3. **Standard Deviation Trends**:
- **CCS** consistently has the highest variability (e.g., 12–15 in `cities_conj`, `element_symb_conj`).
- **MM** shows the lowest variability (e.g., ±0 in `cities_conj`, `common_claim_true_false`).
4. **Method Consistency**:
- **MM** performs most consistently across categories (smallest standard deviations).

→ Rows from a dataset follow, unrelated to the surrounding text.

===== config.mk =====
export PLATFORM = sky130hd
export DESIGN_NAME = fft_bram_axis_unloader
export DESIGN_NICKNAME = d
export VERILOG_FILES = /design/src/rtl/fft_bram_axis_unloader.sv
export SDC_FILE = /design/constraint.sdc
export NUM_CORES = 1
export LEC_CHECK = 0
export BUFFER_PORTS_ARGS = -buffer_cell sky130_fd_sc_hd__buf_2
export CAP_MARGIN = 20
export CORE_MARGIN = 1.5
export CORE_UTILIZATION = 40
export CTS_CLUSTER_SIZE = 14
export DETAILED_ROUTE_END_ITERATION = 8
export GPL_ROUTABILITY_DRIVEN = 0
export SLEW_MARGIN = 20
export SYNTH_ARGS = -nofsm -noshare
export SYNTH_HDL_FRONTEND = slang
export SYNTH_SLANG_ARGS = --single-unit

===== constraint.sdc =====
create_clock -name clk -period 4.5 [get_ports clk]
set_input_delay 0.45 -clock clk [delete_from_list [all_inputs] [get_ports clk]]
set_output_delay 0.45 -clock clk [all_outputs]
set_load 0.005 [all_outputs]
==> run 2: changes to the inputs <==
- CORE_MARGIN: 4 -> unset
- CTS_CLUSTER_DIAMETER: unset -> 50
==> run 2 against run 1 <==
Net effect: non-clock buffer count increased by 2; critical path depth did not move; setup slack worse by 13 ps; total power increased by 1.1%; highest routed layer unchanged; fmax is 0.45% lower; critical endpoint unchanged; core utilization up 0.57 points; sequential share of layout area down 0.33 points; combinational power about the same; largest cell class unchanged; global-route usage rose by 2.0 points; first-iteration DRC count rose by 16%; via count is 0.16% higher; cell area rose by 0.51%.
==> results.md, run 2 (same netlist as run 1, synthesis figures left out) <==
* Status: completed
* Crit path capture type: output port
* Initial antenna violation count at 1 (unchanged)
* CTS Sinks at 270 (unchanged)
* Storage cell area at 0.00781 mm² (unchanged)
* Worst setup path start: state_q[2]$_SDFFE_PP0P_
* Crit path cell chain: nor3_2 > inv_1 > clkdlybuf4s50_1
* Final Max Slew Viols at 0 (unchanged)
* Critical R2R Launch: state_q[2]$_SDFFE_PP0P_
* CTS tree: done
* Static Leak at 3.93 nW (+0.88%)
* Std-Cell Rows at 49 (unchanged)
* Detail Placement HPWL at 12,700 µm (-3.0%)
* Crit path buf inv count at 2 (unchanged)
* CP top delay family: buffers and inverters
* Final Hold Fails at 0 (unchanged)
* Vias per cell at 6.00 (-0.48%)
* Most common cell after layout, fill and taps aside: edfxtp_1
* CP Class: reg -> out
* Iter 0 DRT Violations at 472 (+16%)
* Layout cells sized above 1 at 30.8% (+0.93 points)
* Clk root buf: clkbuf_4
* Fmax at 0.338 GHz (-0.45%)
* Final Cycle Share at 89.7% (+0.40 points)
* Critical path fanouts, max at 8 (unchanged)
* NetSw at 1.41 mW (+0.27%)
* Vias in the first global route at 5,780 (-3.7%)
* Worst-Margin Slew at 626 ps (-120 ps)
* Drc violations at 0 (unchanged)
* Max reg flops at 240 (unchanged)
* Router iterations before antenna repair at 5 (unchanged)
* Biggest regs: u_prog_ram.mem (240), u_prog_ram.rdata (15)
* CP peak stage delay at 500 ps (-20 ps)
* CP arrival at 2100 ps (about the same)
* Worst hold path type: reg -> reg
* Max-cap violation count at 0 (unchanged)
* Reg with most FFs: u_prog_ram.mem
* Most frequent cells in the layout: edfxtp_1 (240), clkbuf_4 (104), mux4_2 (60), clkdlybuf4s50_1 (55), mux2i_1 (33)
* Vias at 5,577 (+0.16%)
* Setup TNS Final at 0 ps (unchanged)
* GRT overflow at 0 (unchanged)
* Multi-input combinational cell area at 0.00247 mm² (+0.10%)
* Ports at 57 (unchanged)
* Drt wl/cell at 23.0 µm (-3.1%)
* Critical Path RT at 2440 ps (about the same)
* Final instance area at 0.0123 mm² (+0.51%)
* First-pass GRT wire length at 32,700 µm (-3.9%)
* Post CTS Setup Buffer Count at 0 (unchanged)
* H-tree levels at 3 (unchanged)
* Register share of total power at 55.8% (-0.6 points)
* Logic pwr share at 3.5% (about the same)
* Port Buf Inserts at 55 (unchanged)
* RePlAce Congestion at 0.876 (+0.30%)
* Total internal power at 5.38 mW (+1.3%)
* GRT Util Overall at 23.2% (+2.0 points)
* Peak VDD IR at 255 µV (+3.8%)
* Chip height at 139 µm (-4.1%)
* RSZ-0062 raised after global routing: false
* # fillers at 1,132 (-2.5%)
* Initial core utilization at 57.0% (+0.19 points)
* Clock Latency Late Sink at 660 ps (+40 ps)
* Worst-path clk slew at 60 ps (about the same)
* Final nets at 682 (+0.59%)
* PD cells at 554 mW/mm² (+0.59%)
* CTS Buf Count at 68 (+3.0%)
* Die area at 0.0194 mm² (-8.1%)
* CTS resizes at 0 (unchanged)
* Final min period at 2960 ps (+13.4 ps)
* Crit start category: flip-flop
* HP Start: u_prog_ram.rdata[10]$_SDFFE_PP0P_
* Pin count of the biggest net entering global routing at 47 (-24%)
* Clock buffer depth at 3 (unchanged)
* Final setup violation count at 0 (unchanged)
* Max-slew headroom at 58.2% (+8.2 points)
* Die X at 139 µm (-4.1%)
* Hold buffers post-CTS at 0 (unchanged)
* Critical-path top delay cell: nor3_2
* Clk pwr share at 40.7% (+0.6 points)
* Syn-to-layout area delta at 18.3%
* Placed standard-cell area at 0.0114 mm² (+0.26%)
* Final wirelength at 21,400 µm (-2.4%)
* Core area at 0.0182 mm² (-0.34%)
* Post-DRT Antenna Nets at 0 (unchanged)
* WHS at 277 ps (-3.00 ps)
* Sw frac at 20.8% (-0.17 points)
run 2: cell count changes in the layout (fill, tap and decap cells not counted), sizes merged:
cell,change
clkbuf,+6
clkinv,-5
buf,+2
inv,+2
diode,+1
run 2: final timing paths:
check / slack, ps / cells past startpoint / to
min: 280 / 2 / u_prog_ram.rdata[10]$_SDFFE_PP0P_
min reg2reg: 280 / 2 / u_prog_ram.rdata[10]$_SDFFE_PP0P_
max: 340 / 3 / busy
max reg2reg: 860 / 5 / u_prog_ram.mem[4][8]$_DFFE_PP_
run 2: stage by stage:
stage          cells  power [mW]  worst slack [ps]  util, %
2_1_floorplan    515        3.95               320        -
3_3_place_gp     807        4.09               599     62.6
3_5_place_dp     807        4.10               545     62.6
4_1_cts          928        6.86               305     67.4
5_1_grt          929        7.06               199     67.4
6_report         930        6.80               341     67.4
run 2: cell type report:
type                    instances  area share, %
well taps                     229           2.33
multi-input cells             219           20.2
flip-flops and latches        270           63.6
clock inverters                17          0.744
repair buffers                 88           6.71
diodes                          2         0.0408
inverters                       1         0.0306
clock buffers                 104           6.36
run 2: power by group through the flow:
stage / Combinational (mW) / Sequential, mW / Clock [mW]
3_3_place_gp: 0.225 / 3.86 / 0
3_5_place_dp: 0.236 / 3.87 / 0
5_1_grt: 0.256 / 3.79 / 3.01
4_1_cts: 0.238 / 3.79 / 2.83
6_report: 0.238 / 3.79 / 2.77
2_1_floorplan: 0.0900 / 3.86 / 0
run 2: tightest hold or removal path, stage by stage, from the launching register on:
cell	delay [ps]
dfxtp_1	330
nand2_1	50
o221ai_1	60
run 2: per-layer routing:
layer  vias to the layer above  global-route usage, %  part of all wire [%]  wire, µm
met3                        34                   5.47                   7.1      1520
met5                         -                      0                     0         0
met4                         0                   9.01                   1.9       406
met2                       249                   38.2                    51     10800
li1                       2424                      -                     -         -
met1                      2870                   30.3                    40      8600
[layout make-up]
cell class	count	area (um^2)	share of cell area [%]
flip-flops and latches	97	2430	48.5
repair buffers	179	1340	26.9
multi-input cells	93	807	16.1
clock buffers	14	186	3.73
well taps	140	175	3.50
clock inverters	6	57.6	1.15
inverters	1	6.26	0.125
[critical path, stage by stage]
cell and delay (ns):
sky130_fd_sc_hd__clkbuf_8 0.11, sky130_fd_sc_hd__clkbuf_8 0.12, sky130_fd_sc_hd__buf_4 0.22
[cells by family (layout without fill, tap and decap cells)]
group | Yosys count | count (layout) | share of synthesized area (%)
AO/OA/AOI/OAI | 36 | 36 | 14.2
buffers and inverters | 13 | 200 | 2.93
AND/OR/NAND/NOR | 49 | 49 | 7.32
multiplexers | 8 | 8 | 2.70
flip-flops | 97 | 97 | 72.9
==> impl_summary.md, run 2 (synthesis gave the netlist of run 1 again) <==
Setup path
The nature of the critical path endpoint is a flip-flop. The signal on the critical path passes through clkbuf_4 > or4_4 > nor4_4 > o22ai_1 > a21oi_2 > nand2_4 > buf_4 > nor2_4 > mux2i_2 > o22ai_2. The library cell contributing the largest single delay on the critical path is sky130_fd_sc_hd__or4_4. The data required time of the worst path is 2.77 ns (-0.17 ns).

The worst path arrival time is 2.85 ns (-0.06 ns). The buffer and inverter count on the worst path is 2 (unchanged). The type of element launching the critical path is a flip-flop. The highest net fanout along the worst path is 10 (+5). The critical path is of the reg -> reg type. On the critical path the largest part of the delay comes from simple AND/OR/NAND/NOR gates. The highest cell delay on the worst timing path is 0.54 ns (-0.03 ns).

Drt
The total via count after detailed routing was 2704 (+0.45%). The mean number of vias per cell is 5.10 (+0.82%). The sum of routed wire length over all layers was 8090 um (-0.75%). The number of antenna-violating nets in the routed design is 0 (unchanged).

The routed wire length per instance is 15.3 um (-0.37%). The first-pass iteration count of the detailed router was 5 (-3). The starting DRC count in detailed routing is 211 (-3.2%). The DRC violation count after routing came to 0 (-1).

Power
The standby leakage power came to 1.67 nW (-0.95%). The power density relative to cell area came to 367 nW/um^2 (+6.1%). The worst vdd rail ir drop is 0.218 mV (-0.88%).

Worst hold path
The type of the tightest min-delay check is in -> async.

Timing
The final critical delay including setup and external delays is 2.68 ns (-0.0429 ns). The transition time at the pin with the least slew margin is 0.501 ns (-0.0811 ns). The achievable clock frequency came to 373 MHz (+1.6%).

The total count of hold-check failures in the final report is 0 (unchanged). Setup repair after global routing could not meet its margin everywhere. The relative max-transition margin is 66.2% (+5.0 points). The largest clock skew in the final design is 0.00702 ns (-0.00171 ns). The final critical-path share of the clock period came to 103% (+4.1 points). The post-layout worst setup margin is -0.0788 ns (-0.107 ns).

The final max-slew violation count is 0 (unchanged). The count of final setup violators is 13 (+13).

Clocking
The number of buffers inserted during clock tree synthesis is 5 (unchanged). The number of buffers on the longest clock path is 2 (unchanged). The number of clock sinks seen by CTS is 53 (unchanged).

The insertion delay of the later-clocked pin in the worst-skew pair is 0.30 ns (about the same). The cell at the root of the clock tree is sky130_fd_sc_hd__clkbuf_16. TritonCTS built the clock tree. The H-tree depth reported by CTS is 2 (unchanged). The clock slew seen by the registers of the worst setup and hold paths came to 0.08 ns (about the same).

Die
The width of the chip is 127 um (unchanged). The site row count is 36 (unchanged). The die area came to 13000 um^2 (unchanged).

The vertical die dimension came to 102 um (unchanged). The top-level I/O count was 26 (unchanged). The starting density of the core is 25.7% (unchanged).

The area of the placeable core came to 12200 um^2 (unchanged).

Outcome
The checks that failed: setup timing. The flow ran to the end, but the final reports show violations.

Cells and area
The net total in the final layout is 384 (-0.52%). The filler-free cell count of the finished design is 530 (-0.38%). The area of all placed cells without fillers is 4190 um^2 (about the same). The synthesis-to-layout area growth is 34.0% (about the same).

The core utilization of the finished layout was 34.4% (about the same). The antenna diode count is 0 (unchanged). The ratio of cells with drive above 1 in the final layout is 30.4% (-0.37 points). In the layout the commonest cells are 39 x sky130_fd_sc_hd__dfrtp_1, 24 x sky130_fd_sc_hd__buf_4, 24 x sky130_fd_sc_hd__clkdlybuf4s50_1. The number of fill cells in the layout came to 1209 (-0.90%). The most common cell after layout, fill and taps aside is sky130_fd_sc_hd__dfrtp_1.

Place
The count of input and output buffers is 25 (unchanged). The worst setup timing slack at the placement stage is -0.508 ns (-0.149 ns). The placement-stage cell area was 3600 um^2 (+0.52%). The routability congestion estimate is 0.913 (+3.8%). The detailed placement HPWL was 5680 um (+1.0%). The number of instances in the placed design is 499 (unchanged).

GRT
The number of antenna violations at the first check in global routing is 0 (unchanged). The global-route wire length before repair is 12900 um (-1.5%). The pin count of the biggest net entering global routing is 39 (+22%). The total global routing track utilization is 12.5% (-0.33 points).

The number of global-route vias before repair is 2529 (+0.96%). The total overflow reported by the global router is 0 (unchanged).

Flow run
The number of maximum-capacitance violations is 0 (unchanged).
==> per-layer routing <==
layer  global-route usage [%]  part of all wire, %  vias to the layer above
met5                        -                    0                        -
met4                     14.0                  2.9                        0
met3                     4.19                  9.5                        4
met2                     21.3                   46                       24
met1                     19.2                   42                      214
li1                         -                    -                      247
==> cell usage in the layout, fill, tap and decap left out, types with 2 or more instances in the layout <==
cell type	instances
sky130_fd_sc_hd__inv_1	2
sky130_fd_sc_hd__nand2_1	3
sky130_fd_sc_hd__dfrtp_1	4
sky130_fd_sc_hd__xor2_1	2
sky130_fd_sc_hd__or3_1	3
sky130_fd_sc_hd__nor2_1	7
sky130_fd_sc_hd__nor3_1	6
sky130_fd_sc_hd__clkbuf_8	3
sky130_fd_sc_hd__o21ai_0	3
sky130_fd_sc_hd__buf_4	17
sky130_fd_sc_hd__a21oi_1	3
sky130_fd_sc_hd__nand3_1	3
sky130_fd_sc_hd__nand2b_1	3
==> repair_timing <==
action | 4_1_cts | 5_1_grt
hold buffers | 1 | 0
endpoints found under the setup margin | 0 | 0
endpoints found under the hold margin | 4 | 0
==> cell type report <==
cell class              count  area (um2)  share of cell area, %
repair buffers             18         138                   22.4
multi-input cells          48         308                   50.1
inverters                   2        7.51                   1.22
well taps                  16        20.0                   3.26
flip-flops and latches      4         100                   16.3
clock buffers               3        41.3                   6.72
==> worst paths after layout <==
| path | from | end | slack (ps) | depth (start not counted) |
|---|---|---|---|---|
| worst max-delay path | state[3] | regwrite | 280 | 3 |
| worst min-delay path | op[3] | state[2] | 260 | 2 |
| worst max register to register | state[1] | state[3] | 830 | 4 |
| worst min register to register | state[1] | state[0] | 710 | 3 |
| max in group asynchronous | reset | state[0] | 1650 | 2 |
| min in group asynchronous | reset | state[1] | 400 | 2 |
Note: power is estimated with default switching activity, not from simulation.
## src/rtl/axis_merger_pkg.sv

```systemverilog
// Shared types and helpers for the 2-to-1 AXI-Stream merger.
// Build option: AXIS_MERGER_PRIO_EN selects fixed s0-over-s1 priority
// instead of round-robin arbitration.
package axis_merger_pkg;

    // Arbiter states
    typedef enum logic [1:0] {
        IDLE   = 2'd0,
        GRANT0 = 2'd1,
        GRANT1 = 2'd2
    } state_t;

    // Source index carried alongside each output beat
    typedef logic src_t;

    localparam src_t SRC0 = 1'b0;
    localparam src_t SRC1 = 1'b1;

    // Burst counter width: must be able to hold BURST_MAX itself
    function automatic int unsigned cnt_width(input int unsigned burst_max);
        return $clog2(burst_max + 1);
    endfunction

endpackage

```

## src/rtl/axis_merger_reg_slice.sv

```systemverilog
// Single-entry AXI-Stream output register with tvalid/tready handling.
// in_ready_c is combinational: the slot can take a beat when it is empty
// or when the held beat leaves this cycle.
module axis_reg_slice #(
    parameter int unsigned DW = 17
) (
    input  logic          clk,
    input  logic          rst_n,
    input  logic [DW-1:0] in_data,
    input  logic          in_load,
    output logic          in_ready_c,
    output logic [DW-1:0] out_data,
    output logic          out_valid,
    input  logic          out_ready
);

    logic [DW-1:0] data_q;
    logic [DW-1:0] data_d;
    logic          valid_q;
    logic          valid_d;

    // Slot availability seen by the upstream arbiter
    always_comb begin
        in_ready_c = !valid_q || out_ready;
    end

    // Load on a new beat, otherwise empty the slot once it has been taken
    always_comb begin
        data_d  = data_q;
        valid_d = valid_q;
        if (in_load) begin
            data_d  = in_data;
            valid_d = 1'b1;
        end else if (out_ready) begin
            valid_d = 1'b0;
        end
    end

    // Output register; reset discards any held beat
    always_ff @(posedge clk or negedge rst_n) begin
        if (!rst_n) begin
            data_q  <= '0;
            valid_q <= 1'b0;
        end else begin
            data_q  <= data_d;
            valid_q <= valid_d;
        end
    end

    assign out_data  = data_q;
    assign out_valid = valid_q;

endmodule

```

## src/rtl/axis_merger.sv

```systemverilog
// 2-to-1 AXI-Stream merger with burst-based arbitration and a registered
// output carrying the source index.
// Build option: AXIS_MERGER_PRIO_EN -> fixed priority (s0 wins every
// arbitration); undefined -> round-robin between the two inputs.
// A grant holds until its source drops valid or BURST_MAX beats have been
// taken; the cycle after the last beat of a full burst takes no beat and is
// spent re-arbitrating.
module axis_merger
    import axis_merger_pkg::*;
#(
    parameter int unsigned width     = 16,
    parameter int unsigned BURST_MAX = 8
) (
    input  logic             clk,
    input  logic             rst_n,
    input  logic [width-1:0] s0_axis_tdata,
    input  logic             s0_axis_tvalid,
    output logic             s0_axis_tready,
    input  logic [width-1:0] s1_axis_tdata,
    input  logic             s1_axis_tvalid,
    output logic             s1_axis_tready,
    output logic [width-1:0] m0_axis_tdata,
    output logic             m0_axis_tvalid,
    input  logic             m0_axis_tready,
    output logic             m0_axis_tsrc
);

    localparam int unsigned   CW      = cnt_width(BURST_MAX);
    localparam int unsigned   SW      = width + 1;
    localparam logic [CW-1:0] CNT_LIM = CW'(BURST_MAX);

    state_t        state_q;
    state_t        state_d;
    logic [CW-1:0] cnt_q;
    logic [CW-1:0] cnt_d;
`ifndef AXIS_MERGER_PRIO_EN
    src_t          last_grant_q;
    src_t          last_grant_d;
`endif

    logic          acc_c;
    logic          load0;
    logic          load1;
    logic          slice_load;
    logic [SW-1:0] slice_in;
    logic [SW-1:0] slice_out;

    src_t          cur_src;
    logic          cur_valid;
    logic          at_limit;
    logic          beat_ready;
    logic          release_grant;
    logic          grant_req;
    src_t          grant_src;

    // Arbiter: next state, burst count, grant history and input readies
    always_comb begin
        state_d        = state_q;
        cnt_d          = cnt_q;
`ifndef AXIS_MERGER_PRIO_EN
        last_grant_d   = last_grant_q;
`endif
        s0_axis_tready = 1'b0;
        s1_axis_tready = 1'b0;
        grant_req      = 1'b0;
        grant_src      = SRC0;
        release_grant  = 1'b0;
        cur_src        = (state_q == GRANT1) ? SRC1 : SRC0;
        cur_valid      = (cur_src == SRC1) ? s1_axis_tvalid : s0_axis_tvalid;
        at_limit       = (cnt_q == CNT_LIM);
        beat_ready     = acc_c && !at_limit;

        unique case (state_q)
            IDLE: begin
`ifdef AXIS_MERGER_PRIO_EN
                if (s0_axis_tvalid) begin
                    grant_req = 1'b1;
                    grant_src = SRC0;
                end else if (s1_axis_tvalid) begin
                    grant_req = 1'b1;
                    grant_src = SRC1;
                end
`else
                if (s0_axis_tvalid && s1_axis_tvalid) begin
                    grant_req = 1'b1;
                    grant_src = src_t'(~last_grant_q);
                end else if (s0_axis_tvalid) begin
                    grant_req = 1'b1;
                    grant_src = SRC0;
                end else if (s1_axis_tvalid) begin
                    grant_req = 1'b1;
                    grant_src = SRC1;
                end
`endif
            end

            GRANT0, GRANT1: begin
                if (cur_src == SRC1) begin
                    s1_axis_tready = beat_ready;
                end else begin
                    s0_axis_tready = beat_ready;
                end

                // A valid drop takes precedence over the burst limit
                if (!cur_valid) begin
                    release_grant = 1'b1;
                end else if (at_limit) begin
                    release_grant = 1'b1;
                end else if (beat_ready) begin
                    cnt_d = cnt_q + CW'(1);
                end

                if (release_grant) begin
`ifdef AXIS_MERGER_PRIO_EN
                    if (s0_axis_tvalid) begin
                        grant_req = 1'b1;
                        grant_src = SRC0;
                    end else if (s1_axis_tvalid) begin
                        grant_req = 1'b1;
                        grant_src = SRC1;
                    end else begin
                        state_d = IDLE;
                        cnt_d   = '0;
                    end
`else
                    if ((cur_src == SRC1) ? s0_axis_tvalid : s1_axis_tvalid) begin
                        grant_req = 1'b1;
                        grant_src = src_t'(~cur_src);
                    end else if (cur_valid) begin
                        // Limit reached, other side idle: keep the grant
                        cnt_d = '0;
                    end else begin
                        state_d = IDLE;
                        cnt_d   = '0;
                    end
`endif
                end
            end

            default: begin
                state_d = IDLE;
                cnt_d   = '0;
            end
        endcase

        if (grant_req) begin
            state_d      = (grant_src == SRC1) ? GRANT1 : GRANT0;
            cnt_d        = '0;
`ifndef AXIS_MERGER_PRIO_EN
            last_grant_d = grant_src;
`endif
        end
    end

    // Arbiter state registers
    always_ff @(posedge clk or negedge rst_n) begin
        if (!rst_n) begin
            state_q      <= IDLE;
            cnt_q        <= '0;
`ifndef AXIS_MERGER_PRIO_EN
            last_grant_q <= SRC1;
`endif
        end else begin
            state_q      <= state_d;
            cnt_q        <= cnt_d;
`ifndef AXIS_MERGER_PRIO_EN
            last_grant_q <= last_grant_d;
`endif
        end
    end

    // Beat selection into the output register
    always_comb begin
        load0      = s0_axis_tvalid && s0_axis_tready;
        load1      = s1_axis_tvalid && s1_axis_tready;
        slice_load = load0 || load1;
        slice_in   = load1 ? {SRC1, s1_axis_tdata} : {SRC0, s0_axis_tdata};
    end

    axis_reg_slice #(
        .DW (SW)
    ) u_out_slice (
        .clk        (clk),
        .rst_n      (rst_n),
        .in_data    (slice_in),
        .in_load    (slice_load),
        .in_ready_c (acc_c),
        .out_data   (slice_out),
        .out_valid  (m0_axis_tvalid),
        .out_ready  (m0_axis_tready)
    );

    assign m0_axis_tdata = slice_out[width-1:0];
    assign m0_axis_tsrc  = slice_out[width];

endmodule

```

- **LR** has the highest peak accuracy but also the lowest trough (inventors_disj).
### Interpretation
The heatmap reveals that **LR** achieves the highest accuracy in specific categories (e.g., `sp_en_trans_conj`) but struggles in others (e.g., `inventors_disj`), suggesting it excels in certain linguistic patterns but lacks robustness. **MM** demonstrates the most consistent performance across all categories, with minimal variability (±0–1 in many cases), making it a reliable choice for general use. **TTPD** and **CCS** show moderate performance with higher variability, indicating potential sensitivity to category-specific features. The data underscores the importance of method selection based on the target linguistic category and the trade-off between peak accuracy and consistency.